BEGIN Data for processing

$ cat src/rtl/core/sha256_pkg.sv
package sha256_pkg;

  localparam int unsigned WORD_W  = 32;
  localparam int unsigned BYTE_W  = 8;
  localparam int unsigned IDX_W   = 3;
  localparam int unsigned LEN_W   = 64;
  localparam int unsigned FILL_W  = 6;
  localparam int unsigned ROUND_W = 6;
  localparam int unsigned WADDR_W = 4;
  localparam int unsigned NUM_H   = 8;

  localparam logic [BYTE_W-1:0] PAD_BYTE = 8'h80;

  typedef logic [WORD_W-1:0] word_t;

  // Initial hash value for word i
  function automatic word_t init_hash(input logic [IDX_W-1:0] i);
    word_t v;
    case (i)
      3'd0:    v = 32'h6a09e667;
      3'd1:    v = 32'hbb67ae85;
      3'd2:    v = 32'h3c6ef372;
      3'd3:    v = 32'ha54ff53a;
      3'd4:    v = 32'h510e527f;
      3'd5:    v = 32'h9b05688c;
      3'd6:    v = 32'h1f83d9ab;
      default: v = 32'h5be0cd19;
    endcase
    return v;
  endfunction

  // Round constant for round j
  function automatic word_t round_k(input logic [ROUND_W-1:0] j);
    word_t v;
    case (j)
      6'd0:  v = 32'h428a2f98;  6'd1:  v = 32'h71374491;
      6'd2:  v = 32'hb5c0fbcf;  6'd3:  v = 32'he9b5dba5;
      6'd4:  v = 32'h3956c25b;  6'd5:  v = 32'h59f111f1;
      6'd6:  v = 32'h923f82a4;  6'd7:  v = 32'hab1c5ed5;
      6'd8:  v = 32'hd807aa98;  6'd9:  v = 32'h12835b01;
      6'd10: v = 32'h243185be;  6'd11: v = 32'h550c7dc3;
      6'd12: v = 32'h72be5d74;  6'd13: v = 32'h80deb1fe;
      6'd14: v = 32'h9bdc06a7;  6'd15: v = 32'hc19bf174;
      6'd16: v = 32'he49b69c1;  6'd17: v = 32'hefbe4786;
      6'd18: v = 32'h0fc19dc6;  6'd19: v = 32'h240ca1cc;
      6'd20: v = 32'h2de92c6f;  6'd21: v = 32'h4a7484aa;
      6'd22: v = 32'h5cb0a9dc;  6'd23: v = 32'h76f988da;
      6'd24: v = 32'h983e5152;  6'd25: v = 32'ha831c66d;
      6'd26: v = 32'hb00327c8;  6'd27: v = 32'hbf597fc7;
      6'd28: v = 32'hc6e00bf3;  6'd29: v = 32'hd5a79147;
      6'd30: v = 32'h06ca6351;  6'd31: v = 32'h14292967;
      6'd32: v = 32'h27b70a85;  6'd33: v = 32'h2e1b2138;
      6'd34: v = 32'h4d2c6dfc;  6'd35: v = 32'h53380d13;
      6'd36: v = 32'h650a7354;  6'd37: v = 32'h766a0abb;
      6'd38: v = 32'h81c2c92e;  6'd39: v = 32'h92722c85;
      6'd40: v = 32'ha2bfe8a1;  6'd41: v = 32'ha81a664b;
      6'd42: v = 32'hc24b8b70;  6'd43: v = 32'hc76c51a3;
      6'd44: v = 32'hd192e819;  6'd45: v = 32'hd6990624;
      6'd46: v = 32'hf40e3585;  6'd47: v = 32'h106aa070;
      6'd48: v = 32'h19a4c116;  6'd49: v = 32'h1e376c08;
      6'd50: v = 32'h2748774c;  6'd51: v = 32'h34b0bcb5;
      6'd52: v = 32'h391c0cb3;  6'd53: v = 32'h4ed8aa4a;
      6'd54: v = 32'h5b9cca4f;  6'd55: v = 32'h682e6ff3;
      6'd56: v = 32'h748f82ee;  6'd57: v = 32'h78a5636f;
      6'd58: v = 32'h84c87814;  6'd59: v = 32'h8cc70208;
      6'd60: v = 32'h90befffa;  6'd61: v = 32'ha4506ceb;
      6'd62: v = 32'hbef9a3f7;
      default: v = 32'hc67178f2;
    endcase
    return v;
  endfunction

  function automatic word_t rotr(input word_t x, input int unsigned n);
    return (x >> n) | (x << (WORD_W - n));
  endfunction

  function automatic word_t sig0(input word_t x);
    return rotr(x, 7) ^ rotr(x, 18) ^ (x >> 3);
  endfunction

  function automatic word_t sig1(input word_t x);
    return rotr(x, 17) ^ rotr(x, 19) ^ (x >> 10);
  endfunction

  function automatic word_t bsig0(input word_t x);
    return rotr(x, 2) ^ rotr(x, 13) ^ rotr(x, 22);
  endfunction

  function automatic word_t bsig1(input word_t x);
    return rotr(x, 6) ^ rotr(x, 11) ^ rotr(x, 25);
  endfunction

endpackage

END Data for processing

**Activity:** Print all the entries exactly as written.

**Solution to this exercise:**
$ cat src/rtl/core/sha256_pkg.sv
package sha256_pkg;

  localparam int unsigned WORD_W  = 32;
  localparam int unsigned BYTE_W  = 8;
  localparam int unsigned IDX_W   = 3;
  localparam int unsigned LEN_W   = 64;
  localparam int unsigned FILL_W  = 6;
  localparam int unsigned ROUND_W = 6;
  localparam int unsigned WADDR_W = 4;
  localparam int unsigned NUM_H   = 8;

  localparam logic [BYTE_W-1:0] PAD_BYTE = 8'h80;

  typedef logic [WORD_W-1:0] word_t;

  // Initial hash value for word i
  function automatic word_t init_hash(input logic [IDX_W-1:0] i);
    word_t v;
    case (i)
      3'd0:    v = 32'h6a09e667;
      3'd1:    v = 32'hbb67ae85;
      3'd2:    v = 32'h3c6ef372;
      3'd3:    v = 32'ha54ff53a;
      3'd4:    v = 32'h510e527f;
      3'd5:    v = 32'h9b05688c;
      3'd6:    v = 32'h1f83d9ab;
      default: v = 32'h5be0cd19;
    endcase
    return v;
  endfunction

  // Round constant for round j
  function automatic word_t round_k(input logic [ROUND_W-1:0] j);
    word_t v;
    case (j)
      6'd0:  v = 32'h428a2f98;  6'd1:  v = 32'h71374491;
      6'd2:  v = 32'hb5c0fbcf;  6'd3:  v = 32'he9b5dba5;
      6'd4:  v = 32'h3956c25b;  6'd5:  v = 32'h59f111f1;
      6'd6:  v = 32'h923f82a4;  6'd7:  v = 32'hab1c5ed5;
      6'd8:  v = 32'hd807aa98;  6'd9:  v = 32'h12835b01;
      6'd10: v = 32'h243185be;  6'd11: v = 32'h550c7dc3;
      6'd12: v = 32'h72be5d74;  6'd13: v = 32'h80deb1fe;
      6'd14: v = 32'h9bdc06a7;  6'd15: v = 32'hc19bf174;
      6'd16: v = 32'he49b69c1;  6'd17: v = 32'hefbe4786;
      6'd18: v = 32'h0fc19dc6;  6'd19: v = 32'h240ca1cc;
      6'd20: v = 32'h2de92c6f;  6'd21: v = 32'h4a7484aa;
      6'd22: v = 32'h5cb0a9dc;  6'd23: v = 32'h76f988da;
      6'd24: v = 32'h983e5152;  6'd25: v = 32'ha831c66d;
      6'd26: v = 32'hb00327c8;  6'd27: v = 32'hbf597fc7;
      6'd28: v = 32'hc6e00bf3;  6'd29: v = 32'hd5a79147;
      6'd30: v = 32'h06ca6351;  6'd31: v = 32'h14292967;
      6'd32: v = 32'h27b70a85;  6'd33: v = 32'h2e1b2138;
      6'd34: v = 32'h4d2c6dfc;  6'd35: v = 32'h53380d13;
      6'd36: v = 32'h650a7354;  6'd37: v = 32'h766a0abb;
      6'd38: v = 32'h81c2c92e;  6'd39: v = 32'h92722c85;
      6'd40: v = 32'ha2bfe8a1;  6'd41: v = 32'ha81a664b;
      6'd42: v = 32'hc24b8b70;  6'd43: v = 32'hc76c51a3;
      6'd44: v = 32'hd192e819;  6'd45: v = 32'hd6990624;
      6'd46: v = 32'hf40e3585;  6'd47: v = 32'h106aa070;
      6'd48: v = 32'h19a4c116;  6'd49: v = 32'h1e376c08;
      6'd50: v = 32'h2748774c;  6'd51: v = 32'h34b0bcb5;
      6'd52: v = 32'h391c0cb3;  6'd53: v = 32'h4ed8aa4a;
      6'd54: v = 32'h5b9cca4f;  6'd55: v = 32'h682e6ff3;
      6'd56: v = 32'h748f82ee;  6'd57: v = 32'h78a5636f;
      6'd58: v = 32'h84c87814;  6'd59: v = 32'h8cc70208;
      6'd60: v = 32'h90befffa;  6'd61: v = 32'ha4506ceb;
      6'd62: v = 32'hbef9a3f7;
      default: v = 32'hc67178f2;
    endcase
    return v;
  endfunction

  function automatic word_t rotr(input word_t x, input int unsigned n);
    return (x >> n) | (x << (WORD_W - n));
  endfunction

  function automatic word_t sig0(input word_t x);
    return rotr(x, 7) ^ rotr(x, 18) ^ (x >> 3);
  endfunction

  function automatic word_t sig1(input word_t x);
    return rotr(x, 17) ^ rotr(x, 19) ^ (x >> 10);
  endfunction

  function automatic word_t bsig0(input word_t x);
    return rotr(x, 2) ^ rotr(x, 13) ^ rotr(x, 22);
  endfunction

  function automatic word_t bsig1(input word_t x);
    return rotr(x, 6) ^ rotr(x, 11) ^ rotr(x, 25);
  endfunction

endpackage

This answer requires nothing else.